En medio de esta pandemia, las familias y personas dedicadas a los cuidados han sido cruciales para el bienestar de los mayores de la casa. Hablamos de abuelas, pero no olvidamos a los abuelos. Sin embargo, la tarea de cuidados ha recaído históricamente sobre las mujeres, esas madres —ahora abuelas—, que tiraron de familias numerosas con poco o muy poco, y que hoy día merecen con creces el cariño y la atención que ellas brindaron desinteresadamente. Razón de peso por la que hijas, nueras, hijos, yernos, nietos e incluso bisnietos hacen malabares para mantener atendidos, en la medida de sus posibilidades, a quienes siempre les cuidaron sin condición.

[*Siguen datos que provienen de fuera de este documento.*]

This design comes from an exercise in tuning for small area, a short achievable clock period and few clock cycles on the open sky130 flow, not from production work.
At most, simulation tests tie the RTL to the original design; equivalence was not proved.

==> run a <==
// bicubic_column
module bicubic_column (
    input  wire                           CLK,
    input  wire                           RST,
    input  wire [scaler_pkg::ROW_W-1:0]   v0_i,
    input  wire [scaler_pkg::ROW_W-1:0]   h0_i,
    input  wire [scaler_pkg::SPAN_W-1:0]  sh_i,
    input  wire [scaler_pkg::SPAN_W-1:0]  th_i,
    output logic [scaler_pkg::ADDR_W-1:0] rom_addr_o,
    input  wire cubic_pkg::pixel_t        rom_data_i,
    output logic                          sram_cen_o,
    output logic                          sram_wen_o,
    output logic [scaler_pkg::ADDR_W-1:0] sram_addr_o,
    output cubic_pkg::pixel_t             sram_wdata_o,
    input  wire cubic_pkg::pixel_t        sram_rdata_i,
    output logic                          done_o
);
export LEC_CHECK = 0
export ABC_CLOCK_PERIOD_IN_PS = 3500
export CAP_MARGIN = 20
export CORE_MARGIN = 2
export CORE_UTILIZATION = 40
export SETUP_SLACK_MARGIN = 5.0
export SLEW_MARGIN = 20
create_clock -name core_clock -period 11.0 [get_ports {CLK}]
run.sh (not shown) runs the stock make flow with config.mk's settings and CLKGATE_MAP_FILE= SYNTH_SCRIPT=/design/flow/synth_recipe.tcl, a recipe that flattens the netlist after the stock synthesis.
==> inputs of run b, as changes to run a <==
--- a/flow/design.v
+++ b/flow/design.v
@@ -56,61 +56,55 @@
 `default_nettype wire
 `timescale 1ns/1ps
 `default_nettype none
 module cubic_engine (
     input  wire        CLK,
-    input  wire        va_i,      
-    input  wire        vb_i,      
+    input  wire        v_i,       
     input  wire        u1_i,      
     input  wire [7:0]  p0_i,
     input  wire [7:0]  p1_i,
     input  wire [7:0]  p2_i,
-    input  wire [7:0]  p3_i,
+    input  wire [7:0]  p3_i,      
     input  wire [7:0]  f_i,       
     input  wire [7:0]  d0_i,      
-    output logic [7:0] res_o      
+    input  wire [7:0]  c0_i,      
+    input  wire [7:0]  c2_i,      
+    output logic signed [9:0] rnd_o   
 );
-    logic signed [9:0]  u, v, w;
-    logic signed [10:0] a, a_q;
-    logic signed [9:0]  w_q;
-    logic signed [8:0]  c_q, c2_q;
-    logic signed [4:0]  dig;           
-    logic signed [19:0] v_add, v_out;
-    logic signed [15:0] pv_q;
-    logic signed [26:0] h_q;           
+    logic signed [10:0] a, a_q, a_rest;    
+    logic signed [9:0]  w, w_q;            
+    logic signed [8:0]  c;
+    logic signed [26:0] h_q;    
     logic [7:0]         f_q;
-    logic signed [8:0]  fq_s;          
-    logic signed [34:0] u_add, u_out;  
+    logic signed [19:0] h1;
+    logic signed [34:0] u_add, u_out;    
+    logic signed [34:0] u_mul;
+    logic signed [9:0]  rnd;
+    logic signed [8:0]  fm_s, fq_s;     
     logic signed [34:0] d_add;
-    logic signed [9:0]  rnd;
-    assign u = 10'(p1_i) - 10'(p2_i);
-    assign v = 10'(p3_i) - 10'(p0_i);
-    assign a = 11'(v) + 11'(u) + (11'(u) <<< 1);
-    assign w = 10'(p0_i) + 10'(p2_i) - (10'(p1_i) <<< 1);
-    assign dig   = va_i ? {1'b1, f_i[7:4]} : {1'b0, f_i[3:0]};
-    assign v_add = va_i ? (20'(w_q) <<< 4) : (20'(pv_q) <<< 4);
-    assign v_out = a_q * dig + v_add;
-    assign fq_s  = {1'b0, f_q};
+    assign a_rest = 11'sd3 * (11'(p1_i) - 11'(p2_i)) - 11'(p0_i);
+    assign a      = a_rest + 11'(p3_i);
+    assign w      = 10'(p0_i) + 10'(p2_i) - (10'(p1_i) <<< 1);
+    assign c      = 9'(c2_i) - 9'(c0_i);
+    assign fm_s = {1'b1, f_i};
+    assign fq_s = {1'b0, f_q};
     assign d_add = {2'd0, d0_i, 1'b1, 24'd0};
-    assign u_add = u1_i ? (35'(c2_q) <<< 16) : d_add;
-    assign u_out = h_q * fq_s + u_add;
+    assign h1 = a_q * fm_s + (20'(w_q) <<< 8);
+    assign u_add = u1_i ? (35'(c) <<< 16) : d_add;
+    assign u_mul = h_q * fq_s;
+    assign u_out = u_mul + u_add;
     assign rnd   = u_out[34:25];
     always_ff @(posedge CLK) begin
-        a_q  <= a;
-        w_q  <= w;
-        c_q  <= 9'(p2_i) - 9'(p0_i);
-        c2_q <= c_q;
-        pv_q <= v_out[15:0];
-        if (vb_i) begin
-            h_q <= 27'(v_out);
+        a_q <= a;
+        w_q <= w;
+        if (v_i) begin
+            h_q <= 27'(h1);
             f_q <= f_i;
         end else if (u1_i) begin
             h_q <= u_out[26:0];
         end
-        if (rnd[9])      res_o <= 8'd0;
-        else if (rnd[8]) res_o <= 8'hff;
-        else             res_o <= rnd[7:0];
+        rnd_o <= rnd;
     end
 endmodule
 `default_nettype wire
 `timescale 1ns/1ps
 `default_nettype none
@@ -153,15 +147,16 @@
     logic        all_in_q;
     logic [5:0]  r_q;              
     logic [7:0]  f_q;              
     logic [5:0]  g_q;              
     logic [7:0]  rs, gs;           
-    logic        vb_q, u1_q, u2_q, wv_q;
-    logic        s1_q, s2_q, s3_q;  
+    logic        u1_q, u2_q, wv_q;
+    logic        s1_q, s2_q;       
     logic        eng_done_q, rd_done_q, rdw;
     logic [5:0]  jw_q;             
     logic [7:0]  res;
+    logic signed [9:0] rnd;
     logic [5:0]  k_q;
     logic [7:0]  t_q;
     logic [5:0]  ta_q;
     logic        tab_done_q;
     logic [7:0]  ts;
@@ -208,11 +203,11 @@
     end
     always_ff @(posedge CLK) begin
         if (cnt_q == 3'd4) begin
             f_q <= q_row;
             g_q <= r_row;
-        end else if (vb_q) begin
+        end else if (issue) begin
             f_q <= f_q + q_row + {7'd0, !gs[7]};
             g_q <= gs[7] ? 6'(gs + {2'b0, dd_q}) : gs[5:0];
         end
     end
     assign fetch      = (cnt_q < 3'd4) || (issue && !rs[7] && !last);
@@ -237,29 +232,27 @@
             for (int i = 0; i < 4; i++) wn[i] = win[i];
         end
     end
     always_ff @(posedge CLK) begin
         if (RST) begin
-            vb_q <= 1'b0;
             u1_q <= 1'b0;
             u2_q <= 1'b0;
             wv_q <= 1'b0;
         end else begin
-            vb_q <= issue;
-            u1_q <= vb_q;
+            u1_q <= issue;
             u2_q <= u1_q;
             wv_q <= u2_q;
         end
         s1_q <= issue && fetch;
         s2_q <= s1_q;
-        s3_q <= s2_q;
     end
     cubic_engine u_eng (
-        .CLK(CLK), .va_i(ph_q), .vb_i(vb_q), .u1_i(u1_q),
+        .CLK(CLK), .v_i(issue), .u1_i(u1_q),
         .p0_i(wn[0]), .p1_i(wn[1]), .p2_i(wn[2]), .p3_i(wn[3]), .f_i(f_q),
-        .d0_i(s3_q ? win[0] : win[1]), .res_o(res)
+        .d0_i(s2_q ? win[0] : win[1]), .c0_i(win[0]), .c2_i(win[2]), .rnd_o(rnd)
     );
+    assign res = rnd[9] ? 8'd0 : rnd[8] ? 8'hff : rnd[7:0];
     assign rdw = all_in_q && !rd_done_q && cnt_q == 3'd5 && !wv_q && !r0w_q;
     assign tw  = !tab_done_q && div_ok && !wv_q && !r0w_q && !rdw;
     assign ts = {2'b0, ta_q} + {2'b0, r_tab} - {2'b0, dd_q};
     always_ff @(posedge CLK) begin
         if (RST) begin
==> flow/flow/run.sh (new file) <==
#!/bin/bash
set -euo pipefail
export SETUP_SLACK_MARGIN=5.4
export BUFFER_PORTS_ARGS="-buffer_cell sky130_fd_sc_hd__buf_1"
export CTS_ARGS="-sink_clustering_enable -repair_clock_nets -dont_use_dummy_load -buf_list sky130_fd_sc_hd__clkbuf_8 -sink_clustering_size 16 -sink_clustering_max_diameter 50"
bash standard.sh > standard.log 2>&1
==> flow/standard.sh (new file) <==
#!/bin/bash
# synth_recipe.tcl (not shown) runs the flow's synth.tcl, then flattens the netlist and writes it again
# the make line also repeats each setting of config.mk as NAME=value (left out here)
make -C /OpenROAD-flow-scripts/flow DESIGN_CONFIG=/design/flow/config.mk WORK_HOME=/design/flow/orfs CLKGATE_MAP_FILE= SYNTH_SCRIPT=/design/flow/synth_recipe.tcl "${@:-finish}"
CORE_UTILIZATION = 65   (was 40)
CTS_BUF_LIST = sky130_fd_sc_hd__clkbuf_4   (was not set)
SETUP_SLACK_MARGIN = not set   (was 5.0)
removed: flow/run.sh
==> insert_results.sql <==
INSERT INTO impl_metrics (metric_group, metric, value, unit) VALUES
('floorplan', 'n_tap_cell', '532', ''),
('layout', 'final_util', '0.7158', ''),
('layout', 'syn_to_final_growth', '9.097', '%'),
('synth', 'mappedNetlistNets', '3575', ''),
('setup_path', 'ff2ff_path_depth', '21', ''),
('setup_path', 'crit_path_max_fanout', '4', ''),
('layout', 'largest_registers', 'win (32), u_eng.h_q (27), addr_q (14)', ''),
('timing', 'tightestPinTransition', '970.6', 'ps'),
('clock_network', 'clk_transition_reported_paths', '80', 'ps'),
('outcome', 'result_of_the_run', 'no timing/DRC/antenna violations', ''),
('synth', 'synth_commonest_cells', 'inv_1 (509), fa_1 (328), ha_1 (286)', '');
(the above is from run b)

A las abuelas nadie les aplaudió durante el confinamiento. Tampoco ahora que la incidencia del virus va en aumento, aunque toda una vida dedicada a los cuidados, nunca será suficientemente reconocida
Anita tiene 88 años y vive junto a su marido, José, de 91, en frente del mercado de abastos, más conocido como ‘La Plaza’. Recuerda que lo pasaron fatal “aquí metiditos esperando a que pudiera venir alguien a vernos” durante el confinamiento, pero reconoce no haber sentido “miedo ninguno”. Desde el sillón donde disfruta cada tarde su programa favorito Pasapalabra, afirma que se “descompone” cada vez que escucha los nuevos datos del coronavirus por la tele o lee algo en el periódico. “Pienso en todas las personas que lo están pasando mal y la ruina que está llegando a muchas casas. Esas cosas me dan mucha pena. En mi familia estamos bien, pero cuando veo que la gente está perdiendo los trabajos me duele mucho”, comenta.

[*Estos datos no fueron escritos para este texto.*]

What follows belongs to an exercise in optimizing a design on an open flow for a short achievable clock period and few clock cycles per item; a production flow would make more cautious choices.
Where RTL was checked, it was by simulation tests only, not by an equivalence proof against the original.
No functional check of the RTL was part of run 1.
No driver is modelled on the clock port, so clocking that relies on it looks cheaper here than on a real chip.
Power figures rest on the tool's default switching activity, not on a simulated workload.

==> flow/design.v (outline; a module is shown in full before it is edited, if it fits) <==
// module exec_alu: 26 lines
// module exec_mult: 1912 lines
// module complete_arbiter: 11 lines
// module complete_sorter: 80 lines
// module ex_stage: 139 lines
module ex_stage (
	input  logic                                      clock,
	input  logic                                      reset,
	input  logic [2-1:0]                 issue_valid,
	input  logic [2*2-1:0]               issue_unit,
	input  logic [2*3-1:0]               issue_op,
	input  logic [2*32-1:0]        issue_a,
	input  logic [2*32-1:0]        issue_b,
	input  logic [2*5-1:0]    issue_rob,
	input  logic [2*6-1:0]     issue_pr,
	output logic [2-1:0]              complete_valid,
	output logic [2*5-1:0] complete_rob,
	output logic [2*6-1:0]  complete_pr,
	output logic [2*32-1:0]     complete_value,
	output logic [3-1:0]                    unit_busy
);
  // ...
==> flow/run.sh <==
#!/bin/bash
# synth_recipe.tcl (not shown) runs the flow's synth.tcl, then flattens the netlist and writes it again
# the make line also repeats each setting of config.mk as NAME=value (left out here)
make -C /OpenROAD-flow-scripts/flow DESIGN_CONFIG=/design/flow/config.mk WORK_HOME=/design/flow/orfs CLKGATE_MAP_FILE= SYNTH_SCRIPT=/design/flow/synth_recipe.tcl finish
==> flow/config.mk <==
export PLATFORM = sky130hd
export DESIGN_NAME = ex_stage
export DESIGN_NICKNAME = ex_stage
export VERILOG_FILES = /design/flow/design.v
export SDC_FILE = /design/flow/constraint.sdc
export NUM_CORES = 4
export LEC_CHECK = 0
export ABC_CLOCK_PERIOD_IN_PS = 1500
export CAP_MARGIN = 20
export CORE_MARGIN = 2
export CORE_UTILIZATION = 50
export SETUP_SLACK_MARGIN = 4.3
export SLEW_MARGIN = 20
export TNS_END_PERCENT = 100
==> flow/constraint.sdc <==
create_clock -name core_clock -period 6.5 [get_ports {clock}]
set_input_delay 1.3000 -clock core_clock [delete_from_list [all_inputs] [get_ports {clock}]]
set_output_delay 1.3000 -clock core_clock [all_outputs]
set_load 0.01 [all_outputs]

Durante el estado de alarma hacía “las cosas normales de la casa”. Mientras su marido José se daba paseos con su carrito por el pasillo, ella se ponía en el móvil un curso de gimnasia durante al menos 20 minutos, “para después llevarme todo el día sentada”. Echó mucho de menos sus paseítos diarios, su “ginnasia” dos veces a la semana, a la que no van a poder asistir este nuevo curso porque no se ha programado desde el ayuntamiento, y los cafelitos que echaba todas las tardes con sus hijos y sus nietos. “Menos mal que tenemos este balconcito y venían a vernos cuando se pudo salir”, comenta esta abuela, que recuerda todavía “los besos volaos que tiraba” y lo mucho que esto le ayudó “a no sentirnos solos”, ya que tardaron más en salir. También corrieron la suerte de que uno de sus yernos les pudo llevar el pan, el periódico y algunos tapers de comida durante el confinamiento estricto “porque podía salir a pasear por prescripción médica”, pero Anita confiesa haberse apañado “lo mejor que han podido”.
“Menos mal que tenemos este balconcito y venían a vernos cuando se pudo salir”

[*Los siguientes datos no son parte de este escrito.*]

Background: an optimization exercise with open tools, aiming at small area, a short achievable clock period and few clock cycles per item. Do not read the settings as production practice.
At most, simulation tests tie the RTL to the original design; equivalence was not proved.
The RTL of run 2 was laid out without a check of its function.

File: flow/design.v
`timescale 1ns / 1ps
package lfpd_pkg;
    localparam int DRIVE_MAX   = 1999;
    localparam int LAP_COUNTS  = 43000;
    localparam int ALERT_TICKS = 200;
    localparam int LOST_SHORT  = 30;
    localparam int LOST_MED    = 100;
    localparam int LOST_LONG   = 120;
    localparam int SCALE_SPLIT = (LOST_SHORT + LOST_MED) / 2;
    localparam int SCALE_NEAR  = 70;
    localparam int SCALE_FAR   = 50;
    localparam int INTEG_LIM   = 500;
    localparam int DRIVE_FLOOR = 100;
    localparam int GAIN_LIM    = 999;
    localparam int SENSOR_W = 8;
    localparam int DELTA_W  = 16;
    localparam int DRIVE_W  = 13;
    localparam int ERR_W    = 7;
    localparam int BASE_W   = 12;
    localparam int GAIN_W   = 10;
    localparam int CFG_IDX_W  = 3;
    localparam int CFG_DATA_W = 12;
    localparam int DIST_CAP   = 4 * LAP_COUNTS;
    localparam int DIST_W     = 18;   
    localparam int DIST_SUM_W = 18;   
    localparam int MUL_W  = 20;
    localparam int PROD_W = 2 * MUL_W;
    localparam int SHIFT_CNT  = 16;
    localparam int SHIFT10    = 19;
    localparam int SHIFT10K   = 32;
    localparam int SHIFT100   = 26;
    localparam longint RECIP10   = ((64'd1 << SHIFT10) + 9) / 10;
    localparam longint RECIP10K  = ((64'd1 << SHIFT10K) + 9999) / 10000;
    localparam longint RECIP100  = ((64'd1 << SHIFT100) + 99) / 100;
    typedef enum logic [CFG_IDX_W-1:0] {
        CFG_BASE_DRIVE   = 3'd0,
        CFG_GAIN_P       = 3'd1,
        CFG_GAIN_I       = 3'd2,
        CFG_GAIN_D       = 3'd3,
        CFG_TWO_LAP_MODE = 3'd4
    } cfg_index_t;
    typedef enum logic [1:0] {
        ST_ON_LINE = 2'd0,
        ST_SHORT   = 2'd1,
        ST_MEDIUM  = 2'd2,
        ST_LONG    = 2'd3
    } line_status_t;
    function automatic logic signed [ERR_W-1:0] sensor_weight(input int i);
        logic signed [ERR_W-1:0] w;
        case (i)
            0:       w = -7'sd40;
            1:       w = -7'sd28;
            2:       w = -7'sd20;
            3:       w = -7'sd15;
            4:       w = 7'sd15;
            5:       w = 7'sd20;
            6:       w = 7'sd28;
            default: w = 7'sd40;
        endcase
        sensor_weight = w;
    endfunction
    function automatic logic [SHIFT_CNT:0] cnt_recip(input logic [3:0] cnt);
        logic [SHIFT_CNT:0] r;
        unique case (cnt)
            4'd1:    r = 17'd65536;
            4'd2:    r = 17'd32768;
            4'd3:    r = 17'd21846;
            4'd4:    r = 17'd16384;
            4'd5:    r = 17'd13108;
            4'd6:    r = 17'd10923;
            4'd7:    r = 17'd9363;
            4'd8:    r = 17'd8192;
            default: r = 17'd0;
        endcase
        cnt_recip = r;
    endfunction
endpackage
`timescale 1ns / 1ps
module lfpd_mul (
    input  logic                         clk,
    input  logic [lfpd_pkg::MUL_W-1:0]   op_a,
    input  logic [lfpd_pkg::MUL_W-1:0]   op_b,
    output logic [lfpd_pkg::PROD_W-1:0]  prod
);
    logic [lfpd_pkg::PROD_W-1:0] prod_reg;
    always_ff @(posedge clk)
    begin
        prod_reg <= lfpd_pkg::PROD_W'(op_a) * lfpd_pkg::PROD_W'(op_b);
    end
    assign prod = prod_reg;
endmodule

Desde entonces no ha vuelto al médico para nada. “Mi hija mayor se ha encargado de llamar e ir al médico y de comprarme las pastillas. También ha venido el practicante a la casa para hacerme la prueba del sintrom y a ponerle la inyección de la B12 a José”, explica esta octogenaria que no ha tenido problemas de comunicación durante la cuarentena, ya que se maneja estupendamente con el móvil. “Hacía video llamadas con unos y otros. Fíjate que ha sido más dificultoso hablar por el balcón, porque aunque los veía físicamente y me alegraba mucho, algunos de mis nietos se iban con un dolor de cuello horrible de mirar para arriba y con las mascarillas era más complicado entender lo que decían”, afirma.
La primera vez que pisó la calle “no sabía ni andar”, pero sintió “una alegría muy tremenda”. “Veía el cielo más azul”, asegura Anita, que empezó a dar paseos cuando el Gobierno fijó unas horas al día por la mañana y por la tarde para que pasearan los mayores. “Este año ha pasado sin pena ni gloria, no se han celebrado ni cumpleaños, ni santos, ni nada… He echado mucho de menos ir a comprar los regalos de cumpleaños de mis niños”, lamenta con ese sentimiento tan comunitario de las abuelas. Ahora son sus hijos y sus nietos -10 en total, mas una bisnieta-, los que la ayudan con los recados, aunque hay veces que Anita se siente con fuerzas y se aventura a ir con ellos “de excursión” al supermercado o a la plaza por las mañanas.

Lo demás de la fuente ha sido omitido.